:: STORED DATA

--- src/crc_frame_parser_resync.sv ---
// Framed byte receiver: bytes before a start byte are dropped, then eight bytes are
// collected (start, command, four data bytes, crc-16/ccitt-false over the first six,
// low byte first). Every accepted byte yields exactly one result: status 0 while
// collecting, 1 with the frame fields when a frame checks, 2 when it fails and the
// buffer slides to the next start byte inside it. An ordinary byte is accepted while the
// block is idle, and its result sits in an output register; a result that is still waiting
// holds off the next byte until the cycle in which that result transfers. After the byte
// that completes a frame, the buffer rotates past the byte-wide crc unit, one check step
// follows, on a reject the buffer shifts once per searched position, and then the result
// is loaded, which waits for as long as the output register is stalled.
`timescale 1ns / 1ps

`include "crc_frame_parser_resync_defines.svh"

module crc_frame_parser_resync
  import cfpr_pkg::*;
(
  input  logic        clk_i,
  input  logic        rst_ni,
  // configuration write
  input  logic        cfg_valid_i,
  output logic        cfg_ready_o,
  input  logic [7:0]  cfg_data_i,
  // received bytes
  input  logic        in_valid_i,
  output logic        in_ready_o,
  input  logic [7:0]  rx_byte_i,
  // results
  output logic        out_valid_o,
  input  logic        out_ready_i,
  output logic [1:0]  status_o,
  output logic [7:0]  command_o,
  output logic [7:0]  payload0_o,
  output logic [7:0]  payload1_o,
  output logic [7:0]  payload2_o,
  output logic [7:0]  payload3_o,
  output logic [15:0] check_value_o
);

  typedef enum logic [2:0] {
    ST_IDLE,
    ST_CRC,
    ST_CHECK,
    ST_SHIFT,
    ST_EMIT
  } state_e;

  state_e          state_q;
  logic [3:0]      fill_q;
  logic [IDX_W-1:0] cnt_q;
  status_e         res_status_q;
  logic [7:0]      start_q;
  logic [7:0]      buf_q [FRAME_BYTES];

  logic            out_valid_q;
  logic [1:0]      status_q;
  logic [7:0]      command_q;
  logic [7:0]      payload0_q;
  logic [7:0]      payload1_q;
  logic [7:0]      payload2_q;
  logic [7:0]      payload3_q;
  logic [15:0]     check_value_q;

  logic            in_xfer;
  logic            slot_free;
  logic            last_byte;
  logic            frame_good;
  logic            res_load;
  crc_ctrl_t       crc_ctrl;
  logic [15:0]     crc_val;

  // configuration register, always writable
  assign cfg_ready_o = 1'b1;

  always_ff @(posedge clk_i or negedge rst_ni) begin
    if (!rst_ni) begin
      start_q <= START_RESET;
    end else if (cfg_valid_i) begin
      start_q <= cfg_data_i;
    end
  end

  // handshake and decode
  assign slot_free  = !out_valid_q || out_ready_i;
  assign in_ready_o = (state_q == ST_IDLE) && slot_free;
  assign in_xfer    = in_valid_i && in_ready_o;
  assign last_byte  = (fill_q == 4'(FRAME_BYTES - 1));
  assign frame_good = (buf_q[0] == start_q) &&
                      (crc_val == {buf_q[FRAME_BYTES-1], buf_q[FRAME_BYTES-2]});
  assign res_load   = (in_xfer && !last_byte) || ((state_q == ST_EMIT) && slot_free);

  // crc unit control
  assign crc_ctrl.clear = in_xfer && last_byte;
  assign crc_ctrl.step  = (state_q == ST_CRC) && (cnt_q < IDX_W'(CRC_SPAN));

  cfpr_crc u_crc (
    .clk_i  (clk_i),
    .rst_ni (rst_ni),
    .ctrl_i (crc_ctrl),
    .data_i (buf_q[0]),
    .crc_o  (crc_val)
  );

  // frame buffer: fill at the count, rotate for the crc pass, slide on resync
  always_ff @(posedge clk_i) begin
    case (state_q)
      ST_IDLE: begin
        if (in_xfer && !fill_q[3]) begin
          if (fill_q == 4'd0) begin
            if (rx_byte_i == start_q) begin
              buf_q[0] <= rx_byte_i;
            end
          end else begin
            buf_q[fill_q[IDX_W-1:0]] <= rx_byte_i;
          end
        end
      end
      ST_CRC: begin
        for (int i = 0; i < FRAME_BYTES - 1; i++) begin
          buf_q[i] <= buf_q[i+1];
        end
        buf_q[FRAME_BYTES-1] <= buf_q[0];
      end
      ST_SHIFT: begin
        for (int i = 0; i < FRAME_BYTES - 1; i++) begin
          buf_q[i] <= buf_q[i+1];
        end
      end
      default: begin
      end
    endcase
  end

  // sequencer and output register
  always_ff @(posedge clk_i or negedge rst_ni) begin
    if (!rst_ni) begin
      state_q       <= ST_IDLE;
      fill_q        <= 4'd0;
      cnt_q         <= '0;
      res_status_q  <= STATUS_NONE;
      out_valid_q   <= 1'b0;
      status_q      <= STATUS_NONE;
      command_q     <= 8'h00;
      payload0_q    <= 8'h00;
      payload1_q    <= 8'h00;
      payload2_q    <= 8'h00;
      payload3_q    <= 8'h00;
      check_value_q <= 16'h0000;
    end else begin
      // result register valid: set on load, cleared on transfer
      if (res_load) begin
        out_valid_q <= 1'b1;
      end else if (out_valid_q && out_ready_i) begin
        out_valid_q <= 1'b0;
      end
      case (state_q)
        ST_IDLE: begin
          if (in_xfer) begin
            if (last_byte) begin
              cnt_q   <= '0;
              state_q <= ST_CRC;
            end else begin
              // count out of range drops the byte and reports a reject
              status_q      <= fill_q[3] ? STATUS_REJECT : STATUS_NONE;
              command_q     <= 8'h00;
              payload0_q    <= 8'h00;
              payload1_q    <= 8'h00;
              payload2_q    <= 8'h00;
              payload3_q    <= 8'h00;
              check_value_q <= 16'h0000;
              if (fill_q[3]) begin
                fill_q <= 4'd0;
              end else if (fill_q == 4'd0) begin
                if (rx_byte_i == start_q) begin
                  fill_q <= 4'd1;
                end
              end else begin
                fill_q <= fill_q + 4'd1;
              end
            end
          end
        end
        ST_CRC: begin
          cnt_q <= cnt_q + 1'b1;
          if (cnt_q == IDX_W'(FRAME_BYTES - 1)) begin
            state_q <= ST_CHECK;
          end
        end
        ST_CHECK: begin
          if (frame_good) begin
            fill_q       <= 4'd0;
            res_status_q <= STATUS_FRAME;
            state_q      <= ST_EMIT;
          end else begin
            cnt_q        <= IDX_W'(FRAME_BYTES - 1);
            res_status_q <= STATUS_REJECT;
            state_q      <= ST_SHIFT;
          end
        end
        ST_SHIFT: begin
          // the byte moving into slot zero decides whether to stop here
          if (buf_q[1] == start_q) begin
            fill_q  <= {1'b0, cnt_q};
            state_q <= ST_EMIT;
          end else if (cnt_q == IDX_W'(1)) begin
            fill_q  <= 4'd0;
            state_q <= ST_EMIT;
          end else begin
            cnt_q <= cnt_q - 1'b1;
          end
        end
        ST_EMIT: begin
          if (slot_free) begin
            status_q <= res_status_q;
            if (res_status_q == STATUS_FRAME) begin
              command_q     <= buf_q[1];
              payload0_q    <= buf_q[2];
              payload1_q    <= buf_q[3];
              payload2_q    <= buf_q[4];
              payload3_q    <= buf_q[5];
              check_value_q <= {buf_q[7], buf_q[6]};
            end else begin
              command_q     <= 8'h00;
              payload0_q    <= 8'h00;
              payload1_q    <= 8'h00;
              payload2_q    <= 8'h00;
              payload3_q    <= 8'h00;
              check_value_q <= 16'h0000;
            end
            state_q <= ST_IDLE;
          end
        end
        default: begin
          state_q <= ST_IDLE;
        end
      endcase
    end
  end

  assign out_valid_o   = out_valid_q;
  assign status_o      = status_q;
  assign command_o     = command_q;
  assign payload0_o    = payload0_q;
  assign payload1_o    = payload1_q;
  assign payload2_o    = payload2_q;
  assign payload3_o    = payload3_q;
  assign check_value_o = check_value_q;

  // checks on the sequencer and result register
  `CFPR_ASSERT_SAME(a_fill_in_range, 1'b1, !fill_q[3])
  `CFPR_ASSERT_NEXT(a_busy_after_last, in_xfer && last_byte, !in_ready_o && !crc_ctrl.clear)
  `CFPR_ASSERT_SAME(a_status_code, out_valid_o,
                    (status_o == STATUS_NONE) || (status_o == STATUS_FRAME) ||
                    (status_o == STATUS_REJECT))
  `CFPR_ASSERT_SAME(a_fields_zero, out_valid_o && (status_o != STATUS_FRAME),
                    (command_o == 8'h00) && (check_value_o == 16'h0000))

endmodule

::::

* YOUR ASSIGNMENT:
Where in the entries above does the word "unit" appear? Copy each line that has it.

* RESPONSE TO THIS TASK:
// that completes a frame, the buffer rotates past the byte-wide crc unit, one check step
  // crc unit control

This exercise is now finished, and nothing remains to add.